Notícias

Ouvindo de memória

publicado: 11/12/2023 12h12, última modificação: 11/12/2023 12h13

por Gonzaga Rodrigues*

Não aprendi música. Nem realejo toquei, mas como devo a suas aparições nalguns momentos em que de mim próprio senti-me abandonado!

Entrara para um longo internamento no sanatório, justamente quando começava a me firmar, casava, e lá surgem uns arranhões no raio-x forçando-me a deixar mulher e dois filhos à minha espera, confiado na cura, na propalada força da streptomicina e, mais que tudo, no benéfico rigor do tratamento no primitivo Clementino Fraga. Um dos médicos fora antigo colega da Casa do Estudante, leu a radiografia de costas para mim, e falou ao virar-se, com os olhos do coração: “Você não pode ficar em casa com mulher e filhos pequenos. Tem de ser internado. Cuido disso hoje.” E me vendo desabado: “Mas é VT, virgem de tratamento, em três ou quatro meses cai fora”. E me firmei nessa crença convivendo com oitenta vizinhos de enfermaria para os quais a doença, em sua maioria, era uma féria na luta sem trégua pela subsistência.

Como sou dado à amizade, isto me ajudou em consideração e privilégios. Viam chegar-me os jornais (A União e O Norte), apressavam-se em trazê-los da portaria, e dois ou três ficavam ao redor de mim a acerar a leitura.

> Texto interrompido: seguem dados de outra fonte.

$ cat src/rtl/mem_stage_lsu.sv
// MEM pipeline stage: load/store unit driving a valid/ack data-memory port,
// load-data extension, pipe stall while an access is outstanding, and the
// MEM/WB pipeline register feeding write-back.
module mem_stage_lsu #(
  parameter int          INST_WIDTH          = 32,
  parameter int          DATA_WIDTH          = 32,
  parameter int          DATA_ADDR_WIDTH     = 32,
  parameter int          REGISTER_ADDR_WIDTH = 5,
  parameter logic [31:0] NOP_INST            = 32'h00000013
) (
  input  logic                           clk,
  input  logic                           rst,
  input  logic [INST_WIDTH-1:0]          INST_EX_MEM_o,
  input  logic                           reg_write_EX_MEM_o,
  input  logic [1:0]                     result_sel_EX_MEM_o,
  input  logic                           mem_read_EX_MEM_o,
  input  logic                           mem_write_EX_MEM_o,
  input  logic [DATA_WIDTH-1:0]          alu_res_EX_MEM_o,
  input  logic [DATA_WIDTH-1:0]          write_data_EX_MEM_o,
  input  logic [REGISTER_ADDR_WIDTH-1:0] rd_EX_MEM_o,
  input  logic [DATA_ADDR_WIDTH-1:0]     PC_plus_4_EX_MEM_o,
  output logic                           dmem_req,
  output logic                           dmem_we,
  output logic [DATA_ADDR_WIDTH-1:0]     dmem_addr,
  output logic [DATA_WIDTH-1:0]          dmem_wdata,
  output logic [3:0]                     dmem_wstrb,
  input  logic                           dmem_ack,
  input  logic [DATA_WIDTH-1:0]          dmem_rdata,
  output logic                           stall_MEM,
  output logic                           misalign_MEM,
  output logic [INST_WIDTH-1:0]          INST_MEM_WB_o,
  output logic                           reg_write_MEM_WB_o,
  output logic [1:0]                     result_sel_MEM_WB_o,
  output logic [DATA_WIDTH-1:0]          alu_res_MEM_WB_o,
  output logic [DATA_WIDTH-1:0]          data_mem_rdata_MEM_WB_o,
  output logic [REGISTER_ADDR_WIDTH-1:0] rd_MEM_WB_o,
  output logic [DATA_ADDR_WIDTH-1:0]     PC_plus_4_MEM_WB_o
);

  typedef enum logic [0:0] {
    IDLE = 1'b0,
    BUSY = 1'b1
  } state_e;

  state_e state_q, state_d;

  logic [2:0] funct3_s;
  logic [1:0] off_s;
  logic       mem_op_s;
  logic       misalign_raw_s;
  logic       misalign_s;
  logic       aligned_op_s;
  logic       req_s;
  logic       ack_s;

  logic [INST_WIDTH-1:0]          inst_d;
  logic                           reg_write_d;
  logic [1:0]                     result_sel_d;
  logic [DATA_WIDTH-1:0]          alu_res_d;
  logic [DATA_WIDTH-1:0]          rdata_d;
  logic [REGISTER_ADDR_WIDTH-1:0] rd_d;
  logic [DATA_ADDR_WIDTH-1:0]     pc4_d;

  logic [INST_WIDTH-1:0]          inst_q;
  logic                           reg_write_q;
  logic [1:0]                     result_sel_q;
  logic [DATA_WIDTH-1:0]          alu_res_q;
  logic [DATA_WIDTH-1:0]          rdata_q;
  logic [REGISTER_ADDR_WIDTH-1:0] rd_q;
  logic [DATA_ADDR_WIDTH-1:0]     pc4_q;

  // Pick the addressed lane out of the read word and sign/zero extend it.
  function automatic logic [DATA_WIDTH-1:0] load_extend(
    input logic [DATA_WIDTH-1:0] rdata,
    input logic [2:0]            f3,
    input logic [1:0]            off
  );
    logic [DATA_WIDTH-1:0] sh;
    sh = rdata >> {off, 3'b000};
    case (f3)
      3'b000:  load_extend = {{(DATA_WIDTH-8){sh[7]}}, sh[7:0]};
      3'b001:  load_extend = {{(DATA_WIDTH-16){sh[15]}}, sh[15:0]};
      3'b100:  load_extend = {{(DATA_WIDTH-8){1'b0}}, sh[7:0]};
      3'b101:  load_extend = {{(DATA_WIDTH-16){1'b0}}, sh[15:0]};
      default: load_extend = rdata;
    endcase
  endfunction

  assign funct3_s     = INST_EX_MEM_o[14:12];
  assign off_s        = alu_res_EX_MEM_o[1:0];
  assign mem_op_s     = mem_read_EX_MEM_o | mem_write_EX_MEM_o;
  assign misalign_s   = mem_op_s & misalign_raw_s;
  assign aligned_op_s = mem_op_s & ~misalign_raw_s;

  // Detect halfword/word accesses that do not sit on their natural boundary.
  always_comb begin
    misalign_raw_s = 1'b0;
    case (funct3_s[1:0])
      2'b01:   misalign_raw_s = off_s[0];
      2'b10:   misalign_raw_s = (off_s != 2'b00);
      default: misalign_raw_s = 1'b0;
    endcase
  end

  // Request FSM: issue combinationally from IDLE, hold the request in BUSY until ack.
  always_comb begin
    state_d = state_q;
    req_s   = 1'b0;
    case (state_q)
      IDLE: begin
        if (aligned_op_s) begin
          req_s = 1'b1;
          if (dmem_ack) begin
            state_d = IDLE;
          end else begin
            state_d = BUSY;
          end
        end else begin
          state_d = IDLE;
        end
      end
      BUSY: begin
        req_s = 1'b1;
        if (dmem_ack) begin
          state_d = IDLE;
        end else begin
          state_d = BUSY;
        end
      end
      default: begin
        state_d = IDLE;
        req_s   = 1'b0;
      end
    endcase
  end

  // FSM state register.
  always_ff @(posedge clk or posedge rst) begin
    if (rst) begin
      state_q <= IDLE;
    end else begin
      state_q <= state_d;
    end
  end

  // Reset drops the request at once, abandoning any access in flight.
  assign dmem_req     = req_s & ~rst;
  assign ack_s        = dmem_ack & dmem_req;
  assign stall_MEM    = dmem_req & ~dmem_ack;
  assign misalign_MEM = misalign_s & ~rst;
  assign dmem_we      = mem_write_EX_MEM_o;
  assign dmem_addr    = {alu_res_EX_MEM_o[DATA_ADDR_WIDTH-1:2], 2'b00};

  // Store lane strobes and replicated store data by access size.
  always_comb begin
    dmem_wstrb = 4'b0000;
    dmem_wdata = write_data_EX_MEM_o;
    case (funct3_s[1:0])
      2'b00: begin
        dmem_wdata = {4{write_data_EX_MEM_o[7:0]}};
        if (mem_write_EX_MEM_o) begin
          dmem_wstrb = 4'b0001 << off_s;
        end else begin
          dmem_wstrb = 4'b0000;
        end
      end
      2'b01: begin
        dmem_wdata = {2{write_data_EX_MEM_o[15:0]}};
        if (mem_write_EX_MEM_o) begin
          dmem_wstrb = 4'b0011 << off_s;
        end else begin
          dmem_wstrb = 4'b0000;
        end
      end
      default: begin
        dmem_wdata = write_data_EX_MEM_o;
        if (mem_write_EX_MEM_o) begin
          dmem_wstrb = 4'b1111;
        end else begin
          dmem_wstrb = 4'b0000;
        end
      end
    endcase
  end

  // MEM/WB next value: bubble while stalled, else pass the instruction through.
  always_comb begin
    inst_d       = NOP_INST[INST_WIDTH-1:0];
    reg_write_d  = 1'b0;
    result_sel_d = 2'b00;
    alu_res_d    = {DATA_WIDTH{1'b0}};
    rdata_d      = {DATA_WIDTH{1'b0}};
    rd_d         = {REGISTER_ADDR_WIDTH{1'b0}};
    pc4_d        = {DATA_ADDR_WIDTH{1'b0}};
    if (stall_MEM) begin
      inst_d = NOP_INST[INST_WIDTH-1:0];
    end else begin
      inst_d       = INST_EX_MEM_o;
      reg_write_d  = reg_write_EX_MEM_o & ~misalign_s;
      result_sel_d = result_sel_EX_MEM_o;
      alu_res_d    = alu_res_EX_MEM_o;
      rd_d         = rd_EX_MEM_o;
      pc4_d        = PC_plus_4_EX_MEM_o;
      if (mem_read_EX_MEM_o && ack_s) begin
        rdata_d = load_extend(dmem_rdata, funct3_s, off_s);
      end else begin
        rdata_d = {DATA_WIDTH{1'b0}};
      end
    end
  end

  // MEM/WB pipeline register.
  always_ff @(posedge clk or posedge rst) begin
    if (rst) begin
      inst_q       <= NOP_INST[INST_WIDTH-1:0];
      reg_write_q  <= 1'b0;
      result_sel_q <= 2'b00;
      alu_res_q    <= {DATA_WIDTH{1'b0}};
      rdata_q      <= {DATA_WIDTH{1'b0}};
      rd_q         <= {REGISTER_ADDR_WIDTH{1'b0}};
      pc4_q        <= {DATA_ADDR_WIDTH{1'b0}};
    end else begin
      inst_q       <= inst_d;
      reg_write_q  <= reg_write_d;
      result_sel_q <= result_sel_d;
      alu_res_q    <= alu_res_d;
      rdata_q      <= rdata_d;
      rd_q         <= rd_d;
      pc4_q        <= pc4_d;
    end
  end

  assign INST_MEM_WB_o           = inst_q;
  assign reg_write_MEM_WB_o      = reg_write_q;
  assign result_sel_MEM_WB_o     = result_sel_q;
  assign alu_res_MEM_WB_o        = alu_res_q;
  assign data_mem_rdata_MEM_WB_o = rdata_q;
  assign rd_MEM_WB_o             = rd_q;
  assign PC_plus_4_MEM_WB_o      = pc4_q;

endmodule

$ cat config.mk
export PLATFORM = sky130hd
export DESIGN_NAME = mem_stage_lsu
export DESIGN_NICKNAME = d
export VERILOG_FILES = /design/src/rtl/mem_stage_lsu.sv
export SDC_FILE = /design/constraint.sdc
export NUM_CORES = 1
export LEC_CHECK = 0
export CORE_AREA = 4 4 148 150
export DETAILED_ROUTE_END_ITERATION = 6
export DIE_AREA = 0 0 152 154
export PLACE_DENSITY_LB_ADDON = 0.15
export REMOVE_ABC_BUFFERS = 1
export SYNTH_ARGS = -nofsm -noshare
export SYNTH_HDL_FRONTEND = slang
export SYNTH_SLANG_ARGS = --single-unit
$ cat constraint.sdc
create_clock -name clk -period 5.05 [get_ports clk]
set_clock_uncertainty 0.2 [all_clocks]
set_input_delay 1.01 -clock clk [delete_from_list [all_inputs] [get_ports clk]]
set_output_delay 1.01 -clock clk [all_outputs]
set_load 0.01 [all_outputs]
; Word-level counts from Yosys, hierarchy flattened
; Index checks and enable logic that the tools add are counted.
[word_totals]
ff_bits = 137
in_bits = 173
output_inout_bits = 208
wordCells = 53
[classes]
eq_ne = 5
n_shift = 3
mux = 20
bitwise = 13
n_reduce_logical = 4
[op_table]
columns = cell, n
row1 = 32-bit 2-to-1 mux, 5
row2 = 32-bit case mux with 4 select lines, 1
row3 = 32-bit case mux with 2 select lines, 1
row4 = 32-bit by 5-bit >> shifter with 16-bit output, 1
row5 = 4-bit 2-to-1 mux, 3
row6 = 4-bit case mux with 2 select lines, 1
row7 = 1-bit AND, 7
row8 = "3-bit equality test, second input constant", 2
row9 = 1-bit case mux with 2 select lines, 3
row10 = 5-bit 2-to-1 mux, 1
row11 = 1-bit inverter, 5
row12 = 1-bit 2-to-1 mux, 4
row13 = "1-bit by 2-bit << shifter with 4-bit output, first input constant", 1
row14 = "2-bit by 2-bit << shifter with 4-bit output, first input constant", 1
row15 = "3-bit by 1-bit equality test with 1-bit output, second input constant", 1
row16 = 3-bit logical NOT, 1
row17 = "2-bit by 1-bit equality test with 1-bit output, second input constant", 1
row18 = "2-bit equality test, second input constant", 1
row19 = 2-bit logical NOT, 1
row20 = 2-bit 2-to-1 mux, 1
row21 = 2-bit nonzero test, 1
row22 = 1-bit logical AND, 1
row23 = 1-bit OR, 1

; Longest topological paths before layout
[logic_depth]
ltp_word = 11
mapped_depth = 10
ltp_nobuf = 6

; Worst setup path after synthesis
; OpenSTA, ideal clock, no wires.
[synth_path]
path_kind = input-to-reg
from = in rst
to = reg rdata_q[10] (netlist: data_mem_rdata_MEM_WB_o[10])
setup_ns = 0.082
arrival_ns = 5.370
required_ns = 4.768
path_slack_ns = -0.602
cell_stages = 6
path_buffers = 2
cell_sequence = inv_1 -> nand3_1 -> or2_2 -> buf_2 -> clkbuf_1 -> a31oi_1
[synth_via]
elab_chain_cells = 6
elab_cells_between_ends = 7
cone_classes = 2 x mux / 4 x bitwise / 1 x reduce/logical
[synth_rtl]
columns = item, line_no
row1 = "start, declared", 12  ; input logic rst,
row2 = 1-bit inverter *, 147  ; assign dmem_req = req_s & ~rst;
row3 = 1-bit AND *, 147
row4 = 1-bit AND, 148  ; assign ack_s = dmem_ack & dmem_req;
row5 = 1-bit logical AND, 204  ; if (mem_read_EX_MEM_o && ack_s) begin
row6 = 32-bit 2-to-1 mux, 204
row7 = 32-bit 2-to-1 mux *, 195  ; if (stall_MEM) begin
row8 = named net rdata_d[10], 60  ; logic [DATA_WIDTH-1:0] rdata_d;
row9 = "end signal, assigned", 219  ; rdata_q <= {DATA_WIDTH{1'b0}};
row10 = "end signal, assigned", 227  ; rdata_q <= rdata_d;
row11 = "end, declared", 68  ; logic [DATA_WIDTH-1:0] rdata_q;
; Mark *: on every way through the listed nets, which the timed path passes. The rest lies on a longest branch.

; Final worst setup path
[layout_path]
from = in INST_EX_MEM_o[12]
to = out dmem_wdata[16]
[layout_via]
elab_chain_cells = 2
elab_cells_between_ends = 3
cone_classes = 1 x eq/ne / 1 x mux / 1 x reduce/logical
[layout_rtl]
columns = item, line_no
row1 = "start, declared", 13  ; input logic [INST_WIDTH-1:0] INST_EX_MEM_o,
row2 = 2-bit by 1-bit equality test with 1-bit output or 2-bit logical NOT (tied branches), 158  ; case (funct3_s[1:0])
row3 = 32-bit case mux with 2 select lines *, 158
row4 = "end, declared", 25  ; output logic [DATA_WIDTH-1:0] dmem_wdata,
; Mark *: on every way between the ends. The rest lies on a longest branch, timed or not.

==> impl_metrics.ini <==
[drt]
drt_first_pass_iters = 4
antenna_left = 0
drc = 0
vias_per_cell = 4.51
routed_wl_microns = 21200
vias = 5170
drt_iter0_markers = 197
wl_per_cell_microns = 18.5

[sta]
slew_viol_final = 0
hold_viol_final = 0
setup_viol = 0
min_period_ns = 4.55
post-route-period-util_pct = 90.2
worstMarginPinSlew_ns = 1.04
max_freq_ghz = 0.220
slew_headroom_pct = 30.4
grt_setup_unrepaired = false

[final_layout]
drive_above_1_share_pct = 6.31
diodes = 0
post-route-util_pct = 49.6
post-route-cell-area_sq_um = 10300
n_fill_cell = 1953
layout_commonest_cell = clkdlybuf4s50_1
layout_common_cells = clkdlybuf4s50_1, dfrtp_1, a21boi_0
fin_nets = 1039
syn_to_final_growth_pct = 73.3

[power_and_ir_drop]
power-per-cell-area_nw_per_um2 = 295
power.leakage_nw = 4.49
vdd_drop_max_mv = 0.203
total_power_mw = 3.03

[synth]
synth_xor_area_share_pct = 0
synth.area.mux_share_pct = 1.86
synth-edff-count = 0
seq_area_frac_synth_pct = 58.0
synth_adder_area_share_pct = 1.48
syn_area_per_cell_sq_um = 11.2
synth-main-ff-cell = dfrtp_1
yosys.area_share.simple_pct = 8.45
async_reset_ff_share_pct = 100
synth_compound_area_share_pct = 21.6
synthCells = 530
yosysWarnings = 0
syn_area_sq_um = 5920
ys_seq_elements = 137
ys_types = 34
synth_top_family_by_area = compound AO/OA/AOI/OAI gates

[grt]
grt_pass1_vias = 5575
antenna_found_initial = 0
grt_usage_pct = 17.6
grt_max_degree = 105
grt.overflow.total = 0
grt_pass1_wl_microns = 32700

[clock_network]
clk_pin_slew_worst_paths_ns = 0.06
cts_made_buffers = 17
cts_max_path_buffers = 2
postCtsSetupBuffers = 0
clock_latency_ns = 0.40
cts_root_buffer = clkbuf_16
clock-sinks = 137
cts-resized-gates = 0
cts_tree = yes
htreeDepth = 4
cts.hold.buffers_added = 0

[placed_design]
numPortBuffers = 378
place_congestion = 0.792
placed_cell_area_sq_um = 9680
place.detailed.hpwl_microns = 16000

[die]
core-area_sq_um = 20700
io_pins = 381
rows = 53
fp.dieW_microns = 152
chipHeight_microns = 154
die-area_sq_um = 23400
initial_core_util_pct = 28.6

[run_status]
status = completed

[worst_setup_path]
path_cells = clkdlybuf4s50_1, inv_1, ha_1, or2_1, nand2_1, nand2_1, clkdlybuf4s50_1
required_ns = 3.84
critPathMaxFanout = 15
cp_top_family = buffers and inverters
crit_path_end_kind = primary output
max_stage_delay_ns = 0.55
cp-start-kind = input port
cp.arrival_ns = 3.34
criticalPathCategory = in2out
crit_slowest_cell = or2_1
cp_num_buf_inv = 3

[min_path]
hold_path_class = reg2reg

[job]
cap_violations = 0
==> final timing paths <==
kind | slack (ns) | end | depth (start not counted) | start
setup reg to reg | 3.13 | data_mem_rdata_MEM_WB_o[20] | 4 | state_q
hold / removal | 0.71 | INST_MEM_WB_o[12] | 3 | state_q
hold reg to reg | 0.71 | INST_MEM_WB_o[12] | 3 | state_q
setup / recovery | 0.50 | dmem_wdata[16] | 7 | INST_EX_MEM_o[12]
min in group asynchronous | 1.13 | INST_MEM_WB_o[14] | 3 | rst
max in group asynchronous | 1.99 | alu_res_MEM_WB_o[29] | 4 | rst
==> routing by layer <==
metal  GRT usage [%]  up-vias  share of wire [%]
met5               0        -                  0
met4            4.37        0                1.1
met3            6.64       15                8.7
met2            30.3      245                 50
met1            21.0     2494                 40
li1                -     2416                  -
==> worst reg2reg max path: stages, from the launching register on <==
cell and delay, ns:
dfrtp_1 0.36, inv_1 0.05, o211a_1 0.18, a2111oi_4 0.93, a21o_1 0.16
==> report_power, final <==
| group | leakage [nW] | internal (mW) | switching [mW] |
|---|---|---|---|
| Clock | 0.283 | 0.698 | 0.523 |
| Sequential | 1.71 | 1.17 | 0.0192 |
| Combinational | 2.49 | 0.356 | 0.269 |
==> through the flow <==
stage	instances	setup WS, ns	hold slack (ns)	TNS (ns)
after floorplan	450	-0.567	0.713	-16.13
after global placement	1115	0.569	0.696	0
after detailed placement	1115	0.495	0.714	0
after CTS	1147	0.482	0.726	0
after global routing	1147	0.345	0.784	0
final	1147	0.496	0.705	0
==> flip-flops by register name, summed over array words and instances (netlist names) <==
register,flops
INST_MEM_WB_o,32
PC_plus_4_MEM_WB_o,32
alu_res_MEM_WB_o,32
data_mem_rdata_MEM_WB_o,32
rd_MEM_WB_o,5
reg_write_MEM_WB_o,1
result_sel_MEM_WB_o,2
state_q,1
==> Yosys cell counts, drive strengths merged, types with 8 or more instances <==
library cell / instances / area share (%)
a22o: 8 / 1.2
nor2: 19 / 1.2
a21oi: 12 / 1.0
a21o: 20 / 2.5
a22oi: 11 / 1.4
mux2i: 11 / 1.9
clkbuf: 31 / 2.0
nor3: 8 / 0.76
o21ai: 10 / 0.85
and2: 10 / 1.1
buf: 50 / 6.1
a21boi: 99 / 13
a31oi: 8 / 0.85
nand2: 57 / 3.6
nand2b: 8 / 0.85
inv: 8 / 0.51
dfrtp: 134 / 57
==> area by class of cell <==
class | instances | area (sq um) | share of cell area (%)
Timing Repair Buffer | 390 | 3870 | 37.8
Clock buffer | 17 | 425 | 4.15
Multi-Input combinational cell | 305 | 1990 | 19.4
Inverter | 8 | 35.0 | 0.341
Sequential cell | 137 | 3430 | 33.4
Clock inverter | 15 | 156 | 1.52
Tap cell | 275 | 344 | 3.35
==> logic make-up after synthesis <==
family,Yosys count
compound gates,174
fa+ha+maj,7
buf+inv,89
flops,137
mux,11
other cells,1
simple gates,111
No activity file was read; power rests on OpenSTA's default activity.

De risco em risco, identificado o som das letras, da boca deles foram surgindo as palavras
Gonzaga Rodrigues

Havia uma cafua entre aroeiras lá fora e enquanto não chegava a hora do jantar inventei de riscar no chão, para os três ou quatro que me assediavam, a carta do ABC. Peguei-me na fonética de cada letra. Tá vendo isso aqui? Isso é um A. E saímos juntando. O bacilo impedia que fosse diferente. De risco em risco, identificado o som das letras, da boca deles foram surgindo as palavras. Não será sem motivo que a antiga alfabetização rural, quando havia, era cantada: b com a, be-a-bá.

Estava nessa, lendo os livros que nunca findam e que o trabalho e a dispersão ajudavam a fechar, sem esperar jamais que entre os traumas da doença estava o da hemoptise.

E veio. Um primeiro aviso apenas, logo atenuado pela pronta enfermagem e o hemostático. Mas senti a vida esvair inteira primeiro que o sangue. Toda ela, subitamente, em corpo e espírito. As mãos retesadas, o suor de morte, eu todo trêmulo. Vem Terezinha ou Mercês, não lembro agora qual, e me põe na boca um tranquilizante. Engasgo-me com a água temendo o sufoco, a asfixia. E enquanto me sentia entregue, já deitado, o travesseiro alto, ouço ressoar por cima da enfermaria vizinha, separada por meia parede, a valsa da amplificadora de Alagoa Nova, os Contos dos Bosques de Viena. E aquela fraqueza e algidez do meu ser entra a melodiar, sem resistência, no crepúsculo encantado daquela primeira e imorredoura experiência com Strauss.

Oito ou dez anos depois é quenos dão o nome daquela sensação venturosa do menino, quando, deitados no chão da API, eu e Giovani Montenegro - confrade musical ainda hoje com seu lugar aberto - lisos, sem um toco de cigarro, ouvimos a valsa célebre na discoteca organizada por Carlos Romero.  Eu, Romero, a valsa, Strauss, tudo de Alagoa Nova.

Burity queria morrer ouvindo a Missa de Mozart.

Toco no assunto ao tentar ler a “Pegada digital” de José Maria Mendes, eu sem qualquer noção das palavras-chaves de seu comentário endereçado a André Cananéa. Hoje usurpado dos meus antigos suportes musicais e da própria língua em que pude saber um pouco da vida, para agravar, ainda me vem a mouquice.

*Coluna publicada originalmente na edição impressa de 10 de dezembro de 2023.